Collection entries
────────────────────

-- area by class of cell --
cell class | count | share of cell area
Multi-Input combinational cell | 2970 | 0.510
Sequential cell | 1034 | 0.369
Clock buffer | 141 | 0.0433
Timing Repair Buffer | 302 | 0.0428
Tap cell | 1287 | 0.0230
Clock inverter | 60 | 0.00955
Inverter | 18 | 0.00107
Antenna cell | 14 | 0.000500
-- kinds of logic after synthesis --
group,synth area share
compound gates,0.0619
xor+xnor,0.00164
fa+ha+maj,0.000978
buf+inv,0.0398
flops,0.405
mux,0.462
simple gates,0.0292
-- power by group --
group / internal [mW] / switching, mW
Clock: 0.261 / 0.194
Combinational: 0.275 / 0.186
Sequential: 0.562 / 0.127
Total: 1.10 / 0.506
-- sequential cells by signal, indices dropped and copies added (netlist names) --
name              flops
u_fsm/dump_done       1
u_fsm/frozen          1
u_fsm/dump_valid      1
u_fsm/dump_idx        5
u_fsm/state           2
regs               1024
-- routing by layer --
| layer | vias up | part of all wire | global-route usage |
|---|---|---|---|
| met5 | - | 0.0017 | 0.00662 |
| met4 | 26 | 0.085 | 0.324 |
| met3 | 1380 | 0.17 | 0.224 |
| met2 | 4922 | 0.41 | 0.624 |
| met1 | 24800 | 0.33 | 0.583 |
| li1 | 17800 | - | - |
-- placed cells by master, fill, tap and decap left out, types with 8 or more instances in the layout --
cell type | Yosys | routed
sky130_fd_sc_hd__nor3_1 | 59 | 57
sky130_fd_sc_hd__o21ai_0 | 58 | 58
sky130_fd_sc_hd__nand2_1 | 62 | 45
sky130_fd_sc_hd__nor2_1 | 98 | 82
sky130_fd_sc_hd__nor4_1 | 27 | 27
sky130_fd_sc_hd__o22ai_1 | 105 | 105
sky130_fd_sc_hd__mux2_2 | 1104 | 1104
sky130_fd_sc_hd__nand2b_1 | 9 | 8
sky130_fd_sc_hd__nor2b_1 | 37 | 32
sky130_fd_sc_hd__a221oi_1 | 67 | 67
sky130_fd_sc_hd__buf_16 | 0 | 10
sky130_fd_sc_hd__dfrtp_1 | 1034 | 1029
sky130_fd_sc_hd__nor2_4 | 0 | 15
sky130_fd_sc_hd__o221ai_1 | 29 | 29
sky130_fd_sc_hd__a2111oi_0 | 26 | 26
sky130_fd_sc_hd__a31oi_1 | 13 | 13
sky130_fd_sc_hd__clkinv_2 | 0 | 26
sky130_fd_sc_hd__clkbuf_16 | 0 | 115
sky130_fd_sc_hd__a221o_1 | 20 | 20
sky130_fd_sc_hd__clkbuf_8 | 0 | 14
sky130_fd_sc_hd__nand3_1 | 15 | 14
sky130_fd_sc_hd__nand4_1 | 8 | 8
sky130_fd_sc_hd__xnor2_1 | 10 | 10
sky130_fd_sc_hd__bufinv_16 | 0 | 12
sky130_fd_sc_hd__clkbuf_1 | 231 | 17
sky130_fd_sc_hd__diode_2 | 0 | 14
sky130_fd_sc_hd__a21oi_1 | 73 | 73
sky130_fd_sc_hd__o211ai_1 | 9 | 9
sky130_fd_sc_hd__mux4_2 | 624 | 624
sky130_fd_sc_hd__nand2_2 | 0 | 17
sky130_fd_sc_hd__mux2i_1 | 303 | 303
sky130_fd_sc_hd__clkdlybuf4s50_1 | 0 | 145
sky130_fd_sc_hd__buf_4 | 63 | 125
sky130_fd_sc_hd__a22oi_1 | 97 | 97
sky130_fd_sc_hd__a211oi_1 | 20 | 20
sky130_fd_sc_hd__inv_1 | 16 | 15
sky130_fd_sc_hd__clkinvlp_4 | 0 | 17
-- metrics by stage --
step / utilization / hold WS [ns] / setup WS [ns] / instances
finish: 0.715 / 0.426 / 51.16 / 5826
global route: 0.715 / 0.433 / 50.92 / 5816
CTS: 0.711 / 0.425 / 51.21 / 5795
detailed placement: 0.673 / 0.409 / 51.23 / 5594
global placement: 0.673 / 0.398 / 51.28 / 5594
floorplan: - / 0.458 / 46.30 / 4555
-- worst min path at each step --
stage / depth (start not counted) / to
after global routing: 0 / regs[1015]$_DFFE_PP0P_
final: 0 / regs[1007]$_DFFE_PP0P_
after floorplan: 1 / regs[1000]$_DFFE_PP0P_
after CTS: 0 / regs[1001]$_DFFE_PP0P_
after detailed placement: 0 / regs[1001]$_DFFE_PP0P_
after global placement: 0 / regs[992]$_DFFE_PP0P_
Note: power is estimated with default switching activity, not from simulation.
==> config.mk <==
export PLATFORM = sky130hd
export DESIGN_NAME = mips_multicycle_ctrl
export DESIGN_NICKNAME = d
export VERILOG_FILES = /design/src/rtl/mips_multicycle_ctrl.sv
export SDC_FILE = /design/constraint.sdc
export NUM_CORES = 1
export LEC_CHECK = 0
export CAP_MARGIN = 20
export CORE_MARGIN = 3
export CORE_UTILIZATION = 45
export DETAILED_ROUTE_END_ITERATION = 8
export PLACE_DENSITY = 0.75
export SYNTH_ARGS = -nofsm -noshare
export SYNTH_HDL_FRONTEND = slang
export SYNTH_SLANG_ARGS = --single-unit
==> constraint.sdc <==
create_clock -name clk -period 5.2 [get_ports clk]
set_input_delay 1.04 -clock clk [delete_from_list [all_inputs] [get_ports clk]]
set_output_delay 1.04 -clock clk [all_outputs]
set_load 0.01 [all_outputs]
--- src/rtl/present80_pkg.sv ---
// rtl/present80_pkg.sv - shared constants, S-box table and FSM states for PRESENT-80 stages
package present80_pkg;

  localparam int STATE_W = 64;
  localparam int NIBBLES = 16;

  // PRESENT S-box, entry i lives at bits [4i+3:4i]: 0..F -> C,5,6,B,9,0,A,D,3,E,F,8,4,7,1,2
  localparam logic [63:0] SBOX_TABLE = 64'h21748FE3DA09B65C;

  typedef enum logic [1:0] {
    ST_IDLE,
    ST_BUSY,
    ST_DONE
  } slayer_state_e;

endpackage

--- src/rtl/present80_sbox.sv ---
// rtl/present80_sbox.sv - single combinational 4-bit PRESENT S-box
module present80_sbox
  import present80_pkg::*;
(
  input  logic [3:0] x,
  output logic [3:0] y
);

  assign y = SBOX_TABLE[{x, 2'b00} +: 4];

endmodule

--- src/rtl/present80_slayer_seq.sv ---
// rtl/present80_slayer_seq.sv - serialized addRoundKey + sBoxLayer stage
module present80_slayer_seq
  import present80_pkg::*;
#(
  parameter int SBOX_PER_CYCLE = 4
) (
  input  logic               clk,
  input  logic               rst,
  input  logic               in_valid,
  output logic               in_ready,
  input  logic [STATE_W-1:0] state_in,
  input  logic [STATE_W-1:0] round_key,
  output logic               out_valid,
  input  logic               out_ready,
  output logic [STATE_W-1:0] state_out
);

  localparam int P  = NIBBLES / SBOX_PER_CYCLE;
  localparam int CW = (P > 1) ? $clog2(P) : 1;
  localparam logic [CW-1:0] CNT_LAST = CW'(P - 1);

  slayer_state_e      state_q, state_d;
  logic [CW-1:0]      cnt_q;
  logic [STATE_W-1:0] work_q;
  logic [STATE_W-1:0] work_sub;
  logic [3:0]         sb_in  [SBOX_PER_CYCLE];
  logic [3:0]         sb_out [SBOX_PER_CYCLE];
  logic               load;
  logic               step;
  logic               last;

  // Pick the nibble group addressed by cnt, lowest group first
  always_comb begin
    for (int k = 0; k < SBOX_PER_CYCLE; k++) begin
      sb_in[k] = work_q[(int'(cnt_q) * SBOX_PER_CYCLE + k) * 4 +: 4];
    end
  end

  for (genvar g = 0; g < SBOX_PER_CYCLE; g++) begin : g_sbox
    present80_sbox u_sbox (
      .x (sb_in[g]),
      .y (sb_out[g])
    );
  end

  // Write the substituted group back; all other nibbles pass through
  always_comb begin
    work_sub = work_q;
    for (int k = 0; k < SBOX_PER_CYCLE; k++) begin
      work_sub[(int'(cnt_q) * SBOX_PER_CYCLE + k) * 4 +: 4] = sb_out[k];
    end
  end

  assign last      = (cnt_q == CNT_LAST);
  assign in_ready  = (state_q == ST_IDLE) && !rst;
  assign out_valid = (state_q == ST_DONE);
  assign state_out = work_q;

  // Next-state and datapath control
  always_comb begin
    state_d = state_q;
    load    = 1'b0;
    step    = 1'b0;
    case (state_q)
      ST_IDLE: begin
        if (in_valid) begin
          load    = 1'b1;
          state_d = ST_BUSY;
        end
      end
      ST_BUSY: begin
        step = 1'b1;
        if (last) state_d = ST_DONE;
      end
      ST_DONE: begin
        if (out_ready) state_d = ST_IDLE;
      end
      default: state_d = ST_IDLE;
    endcase
  end

  // State, nibble counter and work register; reset wins over any handshake
  always_ff @(posedge clk) begin
    if (rst) begin
      state_q <= ST_IDLE;
      cnt_q   <= '0;
      work_q  <= '0;
    end else begin
      state_q <= state_d;
      if (load) begin
        work_q <= state_in ^ round_key;
        cnt_q  <= '0;
      end else if (step) begin
        work_q <= work_sub;
        cnt_q  <= last ? '0 : cnt_q + CW'(1);
      end
    end
  end

endmodule

--- config.mk ---
export PLATFORM = sky130hd
export DESIGN_NAME = present80_slayer_seq
export DESIGN_NICKNAME = d
export VERILOG_FILES = /design/src/rtl/present80_pkg.sv /design/src/rtl/present80_sbox.sv /design/src/rtl/present80_slayer_seq.sv
export SDC_FILE = /design/constraint.sdc
export NUM_CORES = 1
export LEC_CHECK = 0
export ABC_AREA = 1
export ABC_CLOCK_PERIOD_IN_PS = 1900
export BUFFER_PORTS_ARGS = -buffer_cell sky130_fd_sc_hd__buf_2
export CORE_UTILIZATION = 45
export DETAILED_ROUTE_END_ITERATION = 8
export GPL_TIMING_DRIVEN = 0
export PLACE_DENSITY = 0.78
export SLEW_MARGIN = 20
export SYNTH_ARGS = -nofsm -noshare
export SYNTH_HDL_FRONTEND = slang
export SYNTH_SLANG_ARGS = --single-unit
export TNS_END_PERCENT = 50
--- constraint.sdc ---
create_clock -name clk -period 1.9 [get_ports clk]
set_input_delay 0.19 -clock clk [delete_from_list [all_inputs] [get_ports clk]]
set_output_delay 0.19 -clock clk [all_outputs]
set_load 0.05 [all_outputs]
# [Word level (Yosys, flattened, before mapping)]
# Cells that the tools add are included.
[totals] register_bits=68 word_cells=54 input_bits=132
[classes] bitwise=1 eq_ne=6 n_reduce_logical=6 n_mux=14 addsub=8 shift=16
[op_table] op="bitwise mux 64 bit" n=4
[op_table] op="variable shift 4 x 33 -> 64 bit, first input constant" n=4
[op_table] op="indexed part select 4 x 33 -> 64 bit" n=4
[op_table] op="indexed part select 64 x 7 -> 4 bit, first input constant" n=4
[op_table] op="indexed part select 64 x 32 -> 4 bit" n=3
[op_table] op="two-way mux 64 bit" n=2
[op_table] op="negation 7 -> 33 bit" n=3
[op_table] op="indexed part select 64 x 7 -> 4 bit" n=1
[op_table] op="XOR 64 bit" n=1
[op_table] op="negation 6 -> 33 bit" n=1
[op_table] op="adder 4 x 2 -> 5 bit, second input constant" n=2
[op_table] op="two-way mux 2 bit" n=4
[op_table] op="case mux 2 bit (3 select lines)" n=1
[op_table] op="adder 4 x 1 -> 5 bit, second input constant" n=1
[op_table] op="== test 2 bit, second input constant" n=2
[op_table] op="!= test 2 bit, second input constant" n=2
[op_table] op="two-way mux 1 bit" n=3
[op_table] op="AND reduction 3 bit" n=1
[op_table] op="adder 2 x 1 -> 2 bit, second input constant" n=1
[op_table] op="== test 2 x 1 -> 1 bit, second input constant" n=1
[op_table] op="logical NOT 2 bit" n=1
[op_table] op="!= test 2 x 1 -> 1 bit, second input constant" n=1
[op_table] op="nonzero test 2 bit" n=1
[op_table] op="OR reduction 2 bit" n=1
[op_table] op="2 further kinds" n=2

# [Depth between registers and ports, before layout]
[logic_depth] ltp_word=9 depth_mapped=14 mapped_depth_nobuf=13

# [Cells and area by module]
# A second synthesis with hierarchy kept.
[hier_totals] cells_unflattened=1007 hier_area_um2=5851.9
[by_module_without_submodules] mod="present80_slayer_seq" n_inst=1 area_per_inst_um2=5016.1 cells_each=859 seq_area_each_um2=1361.3
[by_module_without_submodules] mod="present80_sbox" n_inst=4 area_per_inst_um2=209.0 cells_each=37 seq_area_each_um2=0.0

# [Worst setup path before layout]
# No wires, ideal clock.
[synth_path] kind="reg2reg" from="register cnt_q[0]" to="register work_q[35] (netlist: state_out[35])" synth_period_minus_slack_ps=1881 arrival_time_ps=1811 path_buffers=2 stages_incl_launch_ff=9 setup_slack_ps=19 cell_sequence="dfxtp_1 > inv_2 > buf_2 > buf_2 > ha_1 > inv_1 > nor4_2 > nand4_1 > a21oi_1"
[synth_via] elab_chain_len=9 word_cells_on_any_way=29
[synth_lines] item="start, declared" line_no="present80_slayer_seq.sv:23" rtl="logic [CW-1:0] cnt_q;"
[synth_lines] item="start signal, assigned" line_no="present80_slayer_seq.sv:95" rtl="cnt_q <= last ? '0 : cnt_q + CW'(1);"
[synth_lines] item="adder 4 x 1 -> 5 bit or indexed part select 64 x 7 -> 4 bit (tied branches)" line_no="present80_slayer_seq.sv:35, present80_slayer_seq.sv:50"
[synth_lines] item="indexed part select 64 x 32 -> 4 bit or indexed part select 64 x 7 -> 4 bit (tied branches)" line_no="present80_slayer_seq.sv:35, present80_sbox.sv:9"
[synth_lines] item="indexed part select 64 x 7 -> 4 bit or indexed part select 4 x 33 -> 64 bit (tied branches)" line_no="present80_sbox.sv:9, present80_slayer_seq.sv:50"
[synth_lines] item="indexed part select 4 x 33 -> 64 bit or bitwise mux 64 bit (tied branches)" line_no="present80_slayer_seq.sv:50" rtl="work_sub[(int'(cnt_q) * SBOX_PER_CYCLE + k) * 4 +: 4] = sb_out[k];"
[synth_lines] item="bitwise mux 64 bit (2 in a row)" line_no="present80_slayer_seq.sv:50"
[synth_lines] item="bitwise mux 64 bit (*)" line_no="present80_slayer_seq.sv:50"
[synth_lines] item="two-way mux 64 bit (*)" line_no="present80_slayer_seq.sv:93" rtl="end else if (step) begin"
[synth_lines] item="two-way mux 64 bit (*)" line_no="present80_slayer_seq.sv:90" rtl="if (load) begin"
[synth_lines] item="end signal, assigned" line_no="present80_slayer_seq.sv:91" rtl="work_q <= state_in ^ round_key;"
[synth_lines] item="end signal, assigned" line_no="present80_slayer_seq.sv:94" rtl="work_q <= work_sub;"
[synth_lines] item="end, declared" line_no="present80_slayer_seq.sv:24" rtl="logic [STATE_W-1:0] work_q;"
# Mark *: on every way between the ends. The rest lies on a longest branch, timed or not. The select of a mux whose other input is x is not followed.
# A chain may end at the register's enable or synchronous reset.

# [Final worst setup path]
[layout_path] from="register cnt_q[0]" to="register work_q[58] (netlist: state_out[58])"
# The elaborated chain is that of the path after synthesis.

==> flow_summary.yaml <==
global_routing:
  globalRouteOverflowTotal: 0
  pin_count_of_the_biggest_net_entering_global_routing: 12
  grt_use_total_pct: 32.5
  grt_first_pass_wirelength_um: 28800
  grt_pass1_vias: 5614
  number_of_antenna_violations_at_the_first_check_in_global_routing: 0
clock_network:
  cts_buffers: 9
  clock_insertion_delay_worst_skew_ns: 0.36
  tritoncts: "built"
  worst_setup_hold_path_clk_slew_ns: 0.08
  cts_max_level: 3
  ctsHoldBuffers: 0
  clock_tree.buffer_depth: 2
  numClockSinks: 68
  cell_at_the_root_of_the_clock_tree: "clkbuf_8"
drt:
  route.detailed.drc: 0
  top_layer: "met4"
  m1WireLength_um: 8440
  met2WireLength_um: 9470
  avgViaCountPerCell: 5.79
  detail_route.iter0.violations: 758
  detailroute.wirelength.met3_um: 2300
  route.vias.total: 6858
  routed_wirelength_um: 21200
  drt-pass1-iter-count: 6
  antenna_left: 0
  wl_per_cell_um: 17.9
hold_path:
  timing.hold.worst.start: "rst"
  holdCritPathClass: "in -> reg"
critical_path:
  startpoint_kind_of_the_worst_setup_timing_path: "flip-flop"
  crit_fanout: 6
  cp.arrival_ns: 2.25
  cp-end-kind: "flip-flop"
  timing.critical_path.from: "cnt_q[0]"
  timing_worst_setup_path_type: "reg -> reg"
  timing.rr.start: "cnt_q[0]"
  worst_ep_required_time_ns: 2.20
timing:
  finalCriticalPeriod_ns: 1.95
  final_hold_violations: 0
  timing.clock.skew_ns: 0.00763
  final_critical_path_setup_slack_ns: -0.0474
  tightestPinTransition_ns: 0.579
  max-slew-margin-rel_pct: 61.4
  timing.final.setup_violations: 17
  fmaxAchievable_mhz: 514
  final_cycle_share_pct: 102
  report.final.slew_viol_count: 0
  grt_setup_unrepaired: "yes"
yosys:
  synthDistinctLibCells: 26
  synthesis.yosys.warnings: 0
  mappedNetlistNets: 966
  postSynthRegisterBits: 68
  syn_area_per_cell_um2: 6.21
  mappedNetlistArea_mm2: 0.00503
  synth_sequential_area_ratio_pct: 27.1
  post_synth_inst_count: 810
final_layout:
  instances_no_fill: 1184
  fin_util_pct: 67.9
  layout_commonest_cell: "buf_2"
  fillerInstances: 925
  areaGrowthSynthToFinish_pct: 46.9
  layout_common_cells: "buf_2, o21ai_0, nand2_1, a21oi_1, nor2_1"
  nets: 1196
  antenna_cell_count: 0
  post_route_cells_drive_above_1_share_pct: 40.7
placed_design:
  hpwlAfterDp_um: 14300
  port_buffers: 197
  globalplace.congestion: 0.957
  placed_cells: 1147
job:
  cap_violations: 0
power_and_ir_drop:
  max-vdd-ir-drop_mv: 0.370
  power_density_mw_per_mm2: 795
  cellLeakagePower_nw: 3.43
floorplan:
  row_count: 38
  ioPinCount: 198
  die_h_um: 108
  core_area_mm2: 0.0109
  initial_utilization_pct: 46.2
  die_w_um: 108
  floorplan.die_area_mm2: 0.0116
outcome:
  run_status: "complete, but fails checks"
  failed_checks: "setup timing"
power by group:
group	leakage, nW	switching [mW]	internal [mW]
combinational	2.76	1.97	0.912
clock	0.103	0.579	0.709
sequential	0.564	0.134	1.57
layout make-up:
cell class	count	area [um^2]	area share, %
Buffer	43	355	4.81
Clock buffer	14	173	2.34
Clock inverter	1	30.0	0.406
Inverter	42	176	2.39
Multi-Input combinational cell	655	3890	52.7
Sequential cell	68	1370	18.5
Tap cell	140	175	2.37
Timing Repair Buffer	221	1220	16.5
Yosys cell counts:
cell      instances  area (um^2)
nand3_2           3         30.0
nor4_2            2         25.0
nor2_2            2         12.5
nand3_1          91          455
clkbuf_1         11         41.3
ha_1             24          300
buf_2            28          140
nor3_1            6         30.0
inv_1            30          113
nor2_1           82          308
xnor2_1           2         17.5
buf_1             1         3.75
a21oi_1         127          636
o21ai_1           5         25.0
o211ai_1          3         22.5
nand3b_1          2         15.0
buf_6             4         45.0
a211oi_1          1         7.51
o21ai_0         121          606
nand4_1          16          100
dfxtp_1          68         1360
o21ai_2           4         35.0
buf_4             1         7.51
nand2_1         151          567
nand2_2          13         81.3
inv_2            12         45.0
critical path, cell delays in order, from the launching register on:
cell	delay [ns]
dfxtp_4	0.39
inv_8	0.10
buf_8	0.14
nand2_1	0.10
nand3_4	0.11
nand2_4	0.08
ha_4	0.28
inv_1	0.03
nand2_1	0.09
nand3_1	0.12
nand2_2	0.18
nand3_1	0.11
a21oi_1	0.13
metal layers:
metal	track usage, %	vias up
met5	0	-
met4	9.49	0
met3	5.21	87
met2	53.6	474
met1	43.4	3044
li1	-	3253
sequential cells by signal, summed over array words and instances, names as in the netlist:
register / count
state_q: 2
cnt_q: 2
state_out: 64
per-stage QoR:
step | hold slack [ns] | cell area, um^2 | setup WS [ns] | power (mW) | TNS (ns)
global placement | 0.400 | 6190 | -0.377 | 3.96 | -15.17
finish | 0.0217 | 7390 | -0.0474 | 5.87 | -0.315
CTS | 0.0280 | 6670 | -0.000738 | 5.36 | -0.000738
global route | 0.0247 | 7390 | -0.111 | 6.10 | -3.07
floorplan | 0.259 | 5030 | 0.0188 | 3.29 | 0
detailed placement | 0.399 | 6190 | -0.384 | 3.99 | -16.54
kinds of logic after synthesis:
logic type,count (synthesis),share of synthesized area [%]
AO/OA/AOI/OAI,261,26.5
XOR/XNOR,2,0.348
adder cells (fa/ha/maj),24,5.97
buffers and inverters,87,7.86
flip-flops,68,27.1
AND/OR/NAND/NOR,368,32.3
path summary, 6_finish.rpt:
check / to / slack (ns) / depth (start not counted)
max: state_out[58] / -0.05 / 12
min: state_q[1] / 0.02 / 2
max reg2reg: state_out[58] / -0.05 / 12
min reg2reg: state_out[11] / 0.55 / 2
timing repair:
| action | CTS | global route |
|---|---|---|
| gates cloned | 0 | 3 |
| resized for setup | 54 | 145 |
| setup buffers | 9 | 12 |
| setup endpoints to repair | 64 | 64 |
| hold endpoints to repair | 0 | 0 |
| pin swaps | 14 | 59 |
No activity file was read; power rests on OpenSTA's default activity.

────────────────────

* **Task instructions**: Beginning at the first line of the data above, retype each line until you reach the line containing "Combinational: 0.275 / 0.186", and include that one too. Add nothing else.

* **Response for this exercise**:
-- area by class of cell --
cell class | count | share of cell area
Multi-Input combinational cell | 2970 | 0.510
Sequential cell | 1034 | 0.369
Clock buffer | 141 | 0.0433
Timing Repair Buffer | 302 | 0.0428
Tap cell | 1287 | 0.0230
Clock inverter | 60 | 0.00955
Inverter | 18 | 0.00107
Antenna cell | 14 | 0.000500
-- kinds of logic after synthesis --
group,synth area share
compound gates,0.0619
xor+xnor,0.00164
fa+ha+maj,0.000978
buf+inv,0.0398
flops,0.405
mux,0.462
simple gates,0.0292
-- power by group --
group / internal [mW] / switching, mW
Clock: 0.261 / 0.194
Combinational: 0.275 / 0.186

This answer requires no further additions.